FPJ Analysis: Waste Management
This is worth taking note of because temple towns are legendary not only for the presiding deity and devotees who flock to them but also for the lack of hygiene, negligible waste management, garbage strewn around, and the polluting and health impact of it all.

Waste Management | Representational Image
It is an accolade that few cities and even fewer temple towns manage to get, but Tirupati did. The Municipal Corporation of Tirupati came in for high praise for its solid waste management from the 16th Finance Commission of the Government of India two days back.
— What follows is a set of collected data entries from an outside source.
File: src/rtl/storage_bist.sv
// Word read/write pattern BIST across N_BLOCKS memories sharing one
// one-cycle-latency port; reports progress on a 16-bit checkbits code bus.
module storage_bist #(
    parameter int unsigned ADDR_W   = 8,
    parameter int unsigned DATA_W   = 32,
    parameter int unsigned N_BLOCKS = 2,
    parameter logic [31:0] SEED     = 32'h0000_0000
) (
    input  logic              clock,
    input  logic              resetb,
    input  logic              start,
    input  logic              mode,
    output logic [3:0]        mem_sel,
    output logic              mem_en,
    output logic              mem_we,
    output logic [ADDR_W-1:0] mem_addr,
    output logic [DATA_W-1:0] mem_wdata,
    input  logic [DATA_W-1:0] mem_rdata,
    output logic              busy,
    output logic              done,
    output logic              pass,
    output logic [3:0]        fail_block,
    output logic [ADDR_W-1:0] fail_addr,
    output logic [DATA_W-1:0] fail_data,
    output logic [15:0]       checkbits
);

    typedef enum logic [2:0] {
        StIdle, StStartBlk, StWrite, StRead, StCheck, StBlkPass, StFail, StDone
    } state_e;

    localparam logic [DATA_W-1:0] SeedT    = DATA_W'(SEED);
    localparam logic [ADDR_W-1:0] LastAddr = '1;
    localparam logic [3:0]        LastBlk  = 4'(N_BLOCKS - 1);
    localparam int                CbW      = 2 * (DATA_W / 2);

    // Odd DATA_W leaves the checkerboard MSB at 0 before inversion.
    function automatic logic [DATA_W-1:0] pattern(input logic m, input logic ph,
                                                  input logic [ADDR_W-1:0] a);
        logic [DATA_W-1:0] c;
        if (!m) return DATA_W'(a) ^ SeedT;
        c = '0;
        for (int i = 0; i < CbW; i++) c[i] = (i[0] == a[0]);
        return ph ? ~c : c;
    endfunction

    state_e            state_q, state_d;
    logic              mode_q, mode_d;
    logic              phase_q, phase_d;
    logic [3:0]        blk_q, blk_d;
    logic [ADDR_W-1:0] addr_q, addr_d;
    logic              rd_pend_q, rd_pend_d;
    logic [ADDR_W-1:0] rd_addr_q, rd_addr_d;
    logic              mem_en_q, mem_en_d;
    logic              mem_we_q, mem_we_d;
    logic [DATA_W-1:0] wdata_q, wdata_d;
    logic              busy_q, busy_d;
    logic              done_q, done_d;
    logic              pass_q, pass_d;
    logic [3:0]        fail_block_q, fail_block_d;
    logic [ADDR_W-1:0] fail_addr_q, fail_addr_d;
    logic [DATA_W-1:0] fail_data_q, fail_data_d;
    logic [15:0]       checkbits_q, checkbits_d;
    logic              mismatch;

    always_comb begin
        state_d      = state_q;
        mode_d       = mode_q;
        phase_d      = phase_q;
        blk_d        = blk_q;
        addr_d       = addr_q;
        rd_pend_d    = 1'b0;
        rd_addr_d    = addr_q;
        wdata_d      = wdata_q;
        pass_d       = pass_q;
        fail_block_d = fail_block_q;
        fail_addr_d  = fail_addr_q;
        fail_data_d  = fail_data_q;
        checkbits_d  = checkbits_q;

        // Only reads still owned by READ/CHECK are compared; a read in flight
        // when FAIL is entered is dropped.
        mismatch = rd_pend_q && (state_q == StRead || state_q == StCheck) &&
                   (mem_rdata != pattern(mode_q, phase_q, rd_addr_q));

        case (state_q)
            StIdle, StDone: begin
                if (start) begin
                    state_d      = StStartBlk;
                    mode_d       = mode;
                    phase_d      = 1'b0;
                    blk_d        = 4'd0;
                    addr_d       = '0;
                    pass_d       = 1'b0;
                    fail_block_d = '0;
                    fail_addr_d  = '0;
                    fail_data_d  = '0;
                end
            end
            StStartBlk: begin
                state_d = StWrite;
                addr_d  = '0;
            end
            StWrite: begin
                addr_d = addr_q + ADDR_W'(1);
                if (addr_q == LastAddr) state_d = StRead;
            end
            StRead: begin
                rd_pend_d = 1'b1;
                addr_d    = addr_q + ADDR_W'(1);
                if (mismatch) state_d = StFail;
                else if (addr_q == LastAddr) state_d = StCheck;
            end
            StCheck: begin
                if (mismatch) begin
                    state_d = StFail;
                end else if (mode_q && !phase_q) begin
                    state_d = StWrite;
                    phase_d = 1'b1;
                    addr_d  = '0;
                end else begin
                    state_d = StBlkPass;
                end
            end
            StBlkPass: begin
                if (blk_q < LastBlk) begin
                    state_d = StStartBlk;
                    blk_d   = blk_q + 4'd1;
                    phase_d = 1'b0;
                    addr_d  = '0;
                end else begin
                    state_d = StDone;
                    pass_d  = 1'b1;
                end
            end
            StFail:  state_d = StDone;
            default: state_d = StIdle;
        endcase

        if (mismatch) begin
            fail_block_d = blk_q;
            fail_addr_d  = rd_addr_q;
            fail_data_d  = mem_rdata;
        end

        // Outputs are registered from the next state so they line up with it.
        mem_en_d = (state_d == StWrite) || (state_d == StRead);
        mem_we_d = (state_d == StWrite);
        if (state_d == StWrite) wdata_d = pattern(mode_d, phase_d, addr_d);
        busy_d = !((state_d == StIdle) || (state_d == StDone));
        done_d = (state_d == StDone);
        case (state_d)
            StStartBlk: checkbits_d = {8'hA0, blk_d, 4'h0};
            StBlkPass:  checkbits_d = {8'hAB, blk_d, 4'h1};
            StFail:     checkbits_d = {8'hAB, blk_d, 4'h0};
            default:    checkbits_d = checkbits_q;
        endcase
    end

    always_ff @(posedge clock or negedge resetb) begin
        if (!resetb) begin
            state_q      <= StIdle;
            mode_q       <= 1'b0;
            phase_q      <= 1'b0;
            blk_q        <= 4'd0;
            addr_q       <= '0;
            rd_pend_q    <= 1'b0;
            rd_addr_q    <= '0;
            mem_en_q     <= 1'b0;
            mem_we_q     <= 1'b0;
            wdata_q      <= '0;
            busy_q       <= 1'b0;
            done_q       <= 1'b0;
            pass_q       <= 1'b0;
            fail_block_q <= 4'd0;
            fail_addr_q  <= '0;
            fail_data_q  <= '0;
            checkbits_q  <= 16'h0000;
        end else begin
            state_q      <= state_d;
            mode_q       <= mode_d;
            phase_q      <= phase_d;
            blk_q        <= blk_d;
            addr_q       <= addr_d;
            rd_pend_q    <= rd_pend_d;
            rd_addr_q    <= rd_addr_d;
            mem_en_q     <= mem_en_d;
            mem_we_q     <= mem_we_d;
            wdata_q      <= wdata_d;
            busy_q       <= busy_d;
            done_q       <= done_d;
            pass_q       <= pass_d;
            fail_block_q <= fail_block_d;
            fail_addr_q  <= fail_addr_d;
            fail_data_q  <= fail_data_d;
            checkbits_q  <= checkbits_d;
        end
    end

    assign mem_sel    = blk_q;
    assign mem_en     = mem_en_q;
    assign mem_we     = mem_we_q;
    assign mem_addr   = addr_q;
    assign mem_wdata  = wdata_q;
    assign busy       = busy_q;
    assign done       = done_q;
    assign pass       = pass_q;
    assign fail_block = fail_block_q;
    assign fail_addr  = fail_addr_q;
    assign fail_data  = fail_data_q;
    assign checkbits  = checkbits_q;

endmodule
A delegation of the Commission visited the Thukivakam plant and learnt of the innovative and productive ways in which the temple town segregates and disposes of solid, wet and construction waste. This is worth taking note of because temple towns are legendary not only for the presiding deity and devotees who flock to them but also for the lack of hygiene, negligible waste management, garbage strewn around, and the polluting and health impact of it all.
Tirupati, or specifically the Sri Venkateswara Temple, attracts an estimated 24 million visitors every year, which means anywhere between 60,000 and a lakh every day. The wet waste generated is equally staggering, approximately 115 tonnes of waste per day, which is roughly 41,925 tonnes per year. Besides this, there is food debris, dry waste and recyclables, plastic disposals, and construction and demolition waste, which together make another 100 tonnes. Tirupati has been in the top 10 spots of the Swachh Sarvekshan ratings of India’s cities with a lakh population and has received a 5-star Garbage Free City (GFC) and Water Plus rating.
It must be doing something right, and that has to do with the entire chain of segregation, collection, processing and disposal. Door-to-door waste collection, auto tippers equipped with blue, green, and red compartments for segregating plastic and non-plastic waste, identifying bulk generators, installing six decentralised waste processing plants, material recovery, and the employment of nearly 1,000 sanitation workers all play their part in ensuring the solid waste management of the town. There’s a lesson in this for other towns, even large cities like Delhi and Mumbai, where thousands of tonnes of waste is generated every day.
With the Central Pollution Control Board (CPCB) pegging solid waste in Mumbai and Delhi at about 11,000 and 8,700 tonnes per day, respectively, the two cities equal the total waste generated in the next eight on the list. Yet, typically, even as other aspects of urban infrastructure, services and governance receive attention and dedicated resources, waste management hardly ever makes it to spiffy seminar rooms, international conferences, social media memes, and think tank papers. A reason may be the deeply embedded cultural attitude to shun waste, even thoughts and talk about it. Another may be that waste management is far from being the impressive spectacle that politicians in power now seek. The Swachh Bharat Mission sought to focus attention on this neglected aspect of India’s life but became highly reductive and farcical. Reliance on landfills and perfunctory efforts at segregation are no longer enough. Towns and cities across India may want to borrow a leaf out of Tirupati’s manual.